United States v. John A. Cunningham
2015 WL 5128797
11th Cir.2015Background
- Cunningham was originally sentenced to 30 months’ imprisonment followed by three years of supervised release for failing to register as a sex offender.
- After release, Cunningham violated supervised release and received eight months’ imprisonment followed by 24 months of supervised release in 2011.
- He again violated supervised release, receiving 14 months’ imprisonment followed by 14 months of supervised release in 2013.
- Upon a third violation, the district court revoked supervised release and sentenced Cunningham to 24 months’ imprisonment with no supervision follow-up.

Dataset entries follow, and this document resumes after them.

$ cat src/rtl/leading_one_normalizer.sv
// Iterative left-normalizer: shifts one bit per clock until the MSB is set or the count saturates.
// Optional LON_ZERO_DETECT_EN finishes a zero operand immediately instead of shifting it out.
module leading_one_normalizer #(
    parameter int WIDTH       = 32,
    parameter int COUNT_WIDTH = 4
) (
    input  logic                   clk,
    input  logic                   rst,
    input  logic                   start,
    input  logic [WIDTH-1:0]       in,
    output logic [WIDTH-1:0]       out,
    output logic [COUNT_WIDTH-1:0] shift_count,
    output logic                   done,
    output logic                   busy,
    output logic                   sat
);

    localparam logic [COUNT_WIDTH-1:0] MAX_SHIFT = '1;

    typedef enum logic [1:0] {
        IDLE,
        SHIFT,
        DONE
    } state_t;

    state_t state;

    always_ff @(posedge clk) begin
        if (rst) begin
            state       <= IDLE;
            out         <= '0;
            shift_count <= '0;
            done        <= 1'b0;
            busy        <= 1'b0;
            sat         <= 1'b0;
        end else begin
            unique case (state)
                IDLE, DONE: begin
                    if (start) begin
`ifdef LON_ZERO_DETECT_EN
                        if (in == '0) begin
                            state       <= DONE;
                            out         <= '0;
                            shift_count <= MAX_SHIFT;
                            done        <= 1'b1;
                            busy        <= 1'b0;
                            sat         <= 1'b1;
                        end else begin
                            state       <= SHIFT;
                            out         <= in;
                            shift_count <= '0;
                            done        <= 1'b0;
                            busy        <= 1'b1;
                            sat         <= 1'b0;
                        end
`else
                        state       <= SHIFT;
                        out         <= in;
                        shift_count <= '0;
                        done        <= 1'b0;
                        busy        <= 1'b1;
                        sat         <= 1'b0;
`endif
                    end
                end
                SHIFT: begin
                    // out is not modified on the finishing edge, so sat sees the final MSB
                    if (out[WIDTH-1] || shift_count == MAX_SHIFT) begin
                        state <= DONE;
                        done  <= 1'b1;
                        busy  <= 1'b0;
                        sat   <= ~out[WIDTH-1];
                    end else begin
                        out         <= {out[WIDTH-2:0], 1'b0};
                        shift_count <= shift_count + COUNT_WIDTH'(1);
                    end
                end
                default: begin
                    state <= IDLE;
                    done  <= 1'b0;
                    busy  <= 1'b0;
                    sat   <= 1'b0;
                end
            endcase
        end
    end

endmodule

$ cat config.mk
export PLATFORM = sky130hd
export DESIGN_NAME = leading_one_normalizer
export DESIGN_NICKNAME = d
export VERILOG_FILES = /design/src/rtl/leading_one_normalizer.sv
export SDC_FILE = /design/constraint.sdc
export NUM_CORES = 1
export LEC_CHECK = 0
export ABC_CLOCK_PERIOD_IN_PS = 1400
export BUFFER_PORTS_ARGS = -buffer_cell sky130_fd_sc_hd__buf_4
export CORE_MARGIN = 1.5
export CORE_UTILIZATION = 43
export DETAILED_ROUTE_END_ITERATION = 10
export PLACE_DENSITY = 0.75
export SYNTH_ARGS = -nofsm -noshare
export SYNTH_HDL_FRONTEND = slang
export SYNTH_SLANG_ARGS = --single-unit
export TNS_END_PERCENT = 30
$ cat constraint.sdc
create_clock -name clk -period 1.4 [get_ports clk]
set_input_delay 0 -clock clk [delete_from_list [all_inputs] [get_ports clk]]
set_output_delay 0 -clock clk [all_outputs]
set_load 0.05 [all_outputs]
## Word level (Yosys, flattened, before mapping)

Index checks and enable logic that the tools add are counted.
Widths: inputs -> output; s select.

| word-level totals | value |
|---|---|
| memories kept | 0 |
| logic and storage cells | 37 |
| register bits after elaboration | 41 |
| memory bits (read-only) | 0 |
| output and inout bits | 39 |
| input bits | 35 |
| bits in latches | 0 |
| bits in writable memories | 0 |

| operators by class | value |
|---|---|
| shift operators | 0 |
| $lt $le $gt $ge | 0 |
| muxes and demuxes | 17 |
| add/subtract/negate cells | 1 |
| bitwise operators | 1 |
| equality and inequality tests | 6 |
| $mul | 0 |
| divide/modulo/power cells | 0 |
| reduce and logical (&&, ||, !) cells | 6 |

Operator list:

| operator | number |
|---|---|
| $mux 32 | 2 |
| $pmux 32 s2 | 1 |
| $mux 4 | 2 |
| $pmux 4 s2 | 1 |
| $ne 2x2->1 const B | 3 |
| $pmux 1 s2 | 3 |
| $mux 1 | 5 |
| $add 4x1->4 const B | 1 |
| $eq 4x4->1 const B | 1 |
| $mux 2 | 2 |
| $pmux 2 s2 | 1 |
| $reduce_and 3->1 | 1 |
| $eq 2x1->1 const B | 1 |
| $eq 2x2->1 const B | 1 |
| $logic_not 2->1 | 1 |
| $reduce_and 2->1 | 1 |
| $reduce_bool 2->1 | 1 |
| $reduce_or 2->1 | 1 |
| $logic_or 1x1->1 | 1 |
| $not 1->1 | 1 |

## Logic depth before layout (Yosys ltp)

Gate-level depths: netlist of run 1.

| logic depth | value |
|---|---|
| depth after elaboration | 4 |
| mapped depth | 6 |
| mapped depth without buffers | 4 |

## Least setup slack after synthesis of run 1

No wires, ideal clock.

| path | value |
|---|---|
| kind | register to register |
| from | register shift_count[0] |
| to | register out[31] |
| library setup time | 0.134 ns |
| required time | 1.266 ns |
| period minus slack after synthesis | 1.801 ns |
| data arrival time | 1.667 ns |
| stages on the path, launching flop included | 6 |
| path slack | -0.401 ns |
| path buffers | 1 |
| cell sequence | dfxtp_1 -> ha_1 -> nand3_1 -> clkbuf_1 -> a211oi_1 -> a211oi_1 |

| on the way | value |
|---|---|
| cells in the longest elaborated chain, start to end | 4 |

RTL lines:

| element | RTL line | source |
|---|---|---|
| start, declared | 12 | `output logic [COUNT_WIDTH-1:0] shift_count,` |
| start signal, assigned | 75 | `shift_count <= shift_count + COUNT_WIDTH'(1);` |
| $eq 4x4->1 | 68 | `if (out[WIDTH-1] \|\| shift_count == MAX_SHIFT) begin` |
| $logic_or 1x1->1 | 68 |  |
| $ne 2x2->1 (no source line) | n/a |  |
| $reduce_and 3->1 (no source line) | n/a |  |
| end signal, assigned | 58 | `out <= in;` |
| end signal, assigned | 74 | `out <= {out[WIDTH-2:0], 1'b0};` |
| end, declared | 11 | `output logic [WIDTH-1:0] out,` |

No other way between the ends.
A chain may end at the register's enable or synchronous reset.

## Final worst setup path of run 1

| path | value |
|---|---|
| from | register state[0] |
| to | register shift_count[3] |

| on the way | value |
|---|---|
| cells in the longest elaborated chain, start to end | 4 |
| elaborated cells between the ends (all ways) | 9 |
| classes of those cells | eq/ne (4); mux (1); reduce/logical (4) |

RTL lines:

| element | RTL line | source |
|---|---|---|
| start, declared | 26 | `state_t state;` |
| start signal, assigned | 30 | `state <= IDLE;` |
| start signal, assigned | 57 | `state <= SHIFT;` |
| start signal, assigned | 69 | `state <= DONE;` |
| $eq 2x2->1 or $logic_not 2->1 (tied branches) | 37 | `unique case (state)` |
| $reduce_or 2->1 | 37 |  |
| $ne 2x2->1 (no source line) or $reduce_bool 2->1 (tied branches) | n/a |  |
| $reduce_and 3->1 (no source line) | n/a |  |

Parallel ways exist; a longest one is shown, timed or not.

==> results of run 1 <==
==> area by class of cell <==
class	instances	area share
Tap cell	52	0.0234
Multi-Input combinational cell	130	0.383
Clock buffer	6	0.0261
Sequential cell	40	0.295
Timing Repair Buffer	90	0.267
Inverter	1	0.00135
Clock inverter	2	0.00405
==> cell usage after synthesis <==
cell type	number
o221a_2	1
buf_2	8
dfxtp_1	40
nand2b_1	1
ha_1	1
or2b_1	1
nand3_1	5
clkbuf_1	13
o21ai_1	1
or3b_1	1
or3_1	3
a211oi_1	65
buf_1	2
and3_1	1
o31ai_1	1
nor2_1	2
a21oi_1	4
o211ai_1	1
nor2b_1	2
inv_1	1
mux2i_1	32
nor3b_2	1
nand2_1	3
o21ai_0	4
==> worst min-delay path by stage <==
stage,start,to,slack [ns],depth (start not counted)
2_1_floorplan,in[0],out[0],0.14,2
3_3_place_gp,in[0],out[0],0.26,3
3_5_place_dp,in[0],out[0],0.27,3
4_1_cts,start,done,0.007,4
5_1_grt,start,done,0.01,4
6_report,start,done,0.01,4
==> power breakdown <==
| part | switching (mW) | total, mW | internal, mW |
|---|---|---|---|
| combinational | 0.760 | 1.24 | 0.485 |
| clock | 0.399 | 0.748 | 0.349 |
| sequential | 0.104 | 1.36 | 1.26 |
| total | 1.26 | 3.36 | 2.09 |
==> critical path, cell delays in order (launching register included) <==
cell and delay (ns):
dfxtp_4 0.37, or3b_4 0.43, or3_1 0.35, a211oi_2 0.20
==> cells in the final DEF (no fill, tap or decap), drive strengths merged, types with 2 or more instances in the layout <==
| master | n |
|---|---|
| a211oi | 65 |
| a21oi | 4 |
| buf | 89 |
| clkbuf | 6 |
| dfxtp | 40 |
| inv | 2 |
| mux2i | 32 |
| nand2 | 3 |
| nand3 | 5 |
| nor2 | 2 |
| nor2b | 2 |
| o21ai | 5 |
| or3 | 3 |
==> kinds of logic (layout without fill, tap and decap cells) <==
family / after synthesis / count (layout) / share of synthesized area
AO/OA/AOI/OAI: 77 / 77 / 0.293
flip-flops: 40 / 40 / 0.419
multiplexers: 32 / 32 / 0.168
buffers and inverters: 24 / 99 / 0.0524
AND/OR/NAND/NOR: 20 / 20 / 0.0609
adder cells (fa/ha/maj): 1 / 1 / 0.00655
==> per-stage QoR <==
stage          instance area (um2)  instances  setup slack [ns]
2_1_floorplan                 1960        194           -0.0757
3_3_place_gp                  2640        312            -0.101
3_5_place_dp                  2640        312            -0.132
4_1_cts                       2750        321           -0.0214
5_1_grt                       2780        321            -0.113
6_report                      2780        321           -0.0429
==> sequential cells by signal (all words and copies together) (netlist names) <==
register / count
busy: 1
state: 1
done: 1
sat: 1
shift_count: 4
out: 32
==> layer usage <==
layer,GRT usage,vias up,wire length (um),share of wire
met1,0.250,877,2100,0.43
met2,0.346,59,2480,0.50
met5,0,-,0,0
li1,-,907,-,-
met3,0.0523,6,284,0.058
met4,0.0684,0,61,0.012
==> what timing repair did <==
item | in CTS | in global routing
gates cloned | 0 | 0
pin swaps | 0 | 2
endpoints found under the setup margin | 35 | 34
hold buffers | 1 | 0
resized for setup | 6 | 8
hold endpoints to repair | 1 | 0
==> results.json, run 1 <==
{
  "finalCritPeriodShare": 1.03,
  "worstPathArrival_ns": 1.65,
  "post_synth.cell_area_avg_um2": 9.84,
  "setup_tns_ns": -0.0585,
  "setup_slack_ns": -0.0429,
  "die_x_um": 69.6,
  "violations": "negative setup slack",
  "grt_max_degree": 40,
  "vdd_ir_drop_max_uv": 885,
  "grt_pass1_vias": 1793,
  "crit_required_ns": 1.61,
  "antenna_found_initial": 0,
  "globalRouteTotalUtil": 0.203,
  "vias_per_cell": 5.76,
  "finalHoldViolations": 0,
  "drtPass1Iterations": 4,
  "fillCellCount": 384,
  "rows": 24,
  "cts_buffer_depth": 2,
  "ys_warn_count": 0,
  "port_buffers": 73,
  "ant_nets": 0,
  "slew_violations": 0,
  "p_total_mw": 3.36,
  "synth_top_area_cell": "dfxtp_1",
  "post-cts-setup-buffers": 0,
  "vias": 1849,
  "overflow": 0,
  "ys_top_cells_by_area": "dfxtp_1 (42%), a211oi_1 (26%), mux2i_1 (17%)",
  "start_util": 0.442,
  "reg2reg_slack_ns": -0.04,
  "wirelength_um": 4920,
  "place.gp.congestion": 0.759,
  "end_kind": "flop",
  "rsz0062_at_grt": "yes",
  "hold_ws_ns": 0.0114,
  "path_clk_slew_ns": 0.08,
  "syn_inst": 194,
  "finalSetupViolations": 6,
  "io_pins": 74,
  "relSlewSlack": 0.718,
  "root_buffer": "clkbuf_8",
  "die-area_mm2": 0.00485,
  "synth_cell_types": 24,
  "status": "finished with violations",
  "crit_path_start_kind": "flop",
  "p_leak_nw": 1.27,
  "post-route-util": 0.644,
  "period_minus_slack_ns": 1.44,
  "cts_tree": "built",
  "r2r-start": "state[0]",
  "endpoint": "shift_count[3]",
  "hpwl_um": 3320,
  "drc_errors": 0,
  "cts_sinks": 40,
  "cap_viol_max_count": 0,
  "cts_max_level": 2,
  "seqCellArea_um2": 822,
  "r2r-end": "shift_count[3]",
  "syn_area_mm2": 0.00191,
  "hp-class": "primary input to flop",
  "yosysSeqAreaShare": 0.419,
  "multiInputGateArea_mm2": 0.00106,
  "cts_buffers": 5,
  "drive_above_1_share": 0.424,
  "synth_nets": 230,
  "skew_ns": 0.00426,
  "antenna_cells": 0,
  "synth_top_area_frac": 0.419,
  "die_h_um": 69.6,
  "syn_to_final_growth_pct": 45.7,
  "worst_pin_slew_ns": 0.423,
  "startpoint": "state[0]",
  "cellPowerDensity_mw_per_mm2": 1210,
  "detail_route.iter0.violations": 98,
  "grt_pass1_wl_um": 8080,
  "ys_ff_latch": 40,
  "rr_worst_depth": 3,
  "core_area_mm2": 0.00432,
  "wl_per_cell_um": 15.3,
  "fmaxAchievable_mhz": 693,
  "nets": 304,
  "clkLatencyLatePin_ns": 0.29,
  "cp_max_fo": 6,
  "crit_type": "flop to flop"
}
Note: power is estimated with default switching activity, not from simulation.
==> run 2, diff against run 1 <==
--- a/config.mk
+++ b/config.mk
@@ -6,11 +6,11 @@
 export NUM_CORES = 1
 export LEC_CHECK = 0
 export ABC_CLOCK_PERIOD_IN_PS = 1400
-export BUFFER_PORTS_ARGS = -buffer_cell sky130_fd_sc_hd__buf_4
 export CORE_MARGIN = 1.5
-export CORE_UTILIZATION = 43
+export CORE_UTILIZATION = 55
 export DETAILED_ROUTE_END_ITERATION = 10
-export PLACE_DENSITY = 0.75
+export DONT_BUFFER_PORTS = 1
+export PLACE_DENSITY = 0.73
 export SYNTH_ARGS = -nofsm -noshare
 export SYNTH_HDL_FRONTEND = slang
 export SYNTH_SLANG_ARGS = --single-unit
==> results.json, run 2 (synthesized netlist as in run 1, its figures left out) <==
{
  "cts_buffer_depth": 2,
  "die-area_mm2": 0.00383,
  "multiInputGateArea_mm2": 0.00109,
  "cts_buffers": 5,
  "path_clk_slew_ns": 0.13,
  "dp.cells": 266,
  "globalRouteTotalUtil": 0.303,
  "final_common_cell": "a211oi_1",
  "finalSetupViolations": 32,
  "detail_route.iter0.violations": 222,
  "seqCellArea_um2": 820,
  "cts_max_level": 2,
  "antenna_cells": 0,
  "dpl_cell_area_mm2": 0.00231,
  "rr_worst_depth": 6,
  "worst_pin_slew_ns": 0.385,
  "antenna_found_initial": 0,
  "grt_pass1_vias": 1768,
  "vdd_ir_drop_max_uv": 739,
  "violations": "negative setup slack",
  "hp-class": "primary input to flop",
  "drtPass1Iterations": 4,
  "fmaxAchievable_mhz": 642,
  "cts_tree": "built",
  "largest_reg_flops": 32,
  "crit_slowest_cell": "dfxtp_4",
  "cp_max_fo": 5,
  "die_x_um": 61.9,
  "drive_above_1_share": 0.315,
  "vias": 2022,
  "cellPowerDensity_mw_per_mm2": 1170,
  "crit_path_start_kind": "flop",
  "nets": 305,
  "finalCritPeriodShare": 1.11,
  "slew_violations": 0,
  "largest-register": "out",
  "hold_depth": 3,
  "start_util": 0.572,
  "final_cells": 316,
  "cts_sinks": 40,
  "hpwl_um": 3270,
  "worstPathArrival_ns": 1.81,
  "grt_pass1_wl_um": 8510,
  "crit_type": "flop to flop",
  "drc_errors": 0,
  "port_buffers": 0,
  "grt_max_degree": 40,
  "rsz0062_at_grt": "yes",
  "root_buffer": "clkbuf_4",
  "period_minus_slack_ns": 1.56,
  "end_kind": "flop",
  "clkLatencyLatePin_ns": 0.37,
  "cap_viol_max_count": 0,
  "wirelength_um": 6840,
  "top_regs": "out x32, shift_count x4",
  "status": "finished with violations",
  "setup_slack_ns": -0.158,
  "crit_chain": "buf_4, nor3b_4, buf_4, buf_6, a211oi_1, a211oi_1",
  "core_area_mm2": 0.00334,
  "p_leak_nw": 1.26,
  "wl_per_cell_um": 21.7,
  "relSlewSlack": 0.742,
  "fillCellCount": 171,
  "reg2reg_slack_ns": -0.16,
  "skew_ns": 0.0184,
  "place.gp.congestion": 0.825,
  "overflow": 0,
  "die_h_um": 61.9,
  "cp_slowest_stage_delay_ns": 0.37,
  "final_cell_mix": "a211oi_1 (59), buf_4 (46), dlygate4sd3_1 (34), dfxtp_1 (33), mux2i_1 (32)",
  "ant_nets": 0,
  "finalHoldViolations": 0,
  "vias_per_cell": 6.40,
  "syn_to_final_growth_pct": 51.0,
  "crit_required_ns": 1.65,
  "final_area_mm2": 0.00288,
  "io_pins": 74,
  "rows": 21
}
-- run 2: cell types whose count changed in the layout (fill, tap and decap cells not counted), sizes merged --
cell	before	now
clkbuf	6	9
dlygate4sd3	1	34
inv	2	1
clkinv	1	0
buf	89	56
-- run 2: path summary, 6_finish.rpt --
check,end,startpoint
setup / recovery,out[11],out[31]
setup reg to reg,out[11],out[31]
hold reg to reg,sat,sat
hold / removal,shift_count[0],start
-- run 2: worst max-delay path: cells and delay by family, from the launching register on --
kind	cells	cell delay (ns)
and+or+nand+nor	1	0.21
DFF	1	0.37
buffers and inverters	3	0.43
AOI/OAI and AO/OA	2	0.43
-- run 2: cell type report --
class / instances / share of cell area
Clock buffer: 8 / 0.0204
Sequential cell: 40 / 0.284
Inverter: 1 / 0.00130
Tap cell: 46 / 0.0200
Timing Repair Buffer: 91 / 0.297
Multi-Input combinational cell: 130 / 0.377
-- run 2: layer usage --
| layer | part of all wire | GRT usage |
|---|---|---|
| met4 | 0.035 | 0.122 |
| met5 | 0 | 0 |
| met1 | 0.40 | 0.381 |
| met2 | 0.51 | 0.519 |
| met3 | 0.062 | 0.0476 |
-- run 2: report_power, final --
group	internal [mW]	total, mW	switching (mW)
Clock	0.248	0.634	0.386
Combinational	0.518	1.36	0.839
Sequential	1.26	1.37	0.110
Total	2.03	3.36	1.33
-- run 2: metrics by stage --
stage / setup slack [ns] / setup TNS, ns / utilization / total power [mW] / hold WS [ns]
global route: -0.343 / -2.51 / 0.864 / 3.50 / 0.134
detailed placement: -0.0955 / -2.23 / 0.691 / 2.49 / 0.0682
floorplan: -0.0757 / -1.93 / - / 2.20 / 0.140
finish: -0.158 / -0.885 / 0.864 / 3.36 / 0.126
CTS: -0.00374 / -0.0116 / 0.826 / 3.21 / 0.126
global placement: 0.00135 / 0 / 0.691 / 2.46 / 0.0681
-- run 2: what timing repair did --
item,CTS,global route
pin swaps,1,16
hold buffers,35,0
gates cloned,0,5
endpoints found under the hold margin,40,0
setup buffers,0,2
gates resized for setup,9,20
setup endpoints to repair,33,34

- Cunningham appealed, challenging the legality of a 24-month revocation sentence as exceeding the remaining 14 months of his then-current supervised release, raising statutory interpretation questions under 18 U.S.C. § 3583(e)(3) and § 3583(h).
Issues
| Issue | Plaintiff's Argument | Defendant's Argument | Held |
|---|---|---|---|
| May the court impose more than 14 months in prison on revocation? | Cunningham argues § 3583(e)(3) caps imprisonment to the term authorized for the current offense, i.e., 14 months. | The government argues § 3583(e)(3) authorizes per-revocation caps not tied to the initial term, and § 3583(h) governs post-revocation supervision, not aggregate imprisonment. | Per-revocation caps control; no aggregation into 14-month limit. |
| Does § 3583(h) aggregation cap constrain § 3583(e)(3) sentence? | Aggregation in § 3583(h) binds total post-revocation imprisonment and supervision. | Aggregation does not limit the § 3583(e)(3) term, which is defined by the offense's statute. | Aggregation does not override § 3583(e)(3) per-revocation caps. |
| Should the statutory amendments (PROTECT Act) affect how revocation sentences are calculated? | The amendments imply a combined limit across revocations for the same offense. | Congress intended per-revocation caps and to permit new supervision after imprisonment under § 3583(h). | Amendments support per-revocation caps and post-revocation supervision, not aggregation across revocations. |
Key Cases Cited
- United States v. Williams, 425 F.3d 987 (11th Cir. 2005) (revocation caps are per-revocation limits subject to credit for time served)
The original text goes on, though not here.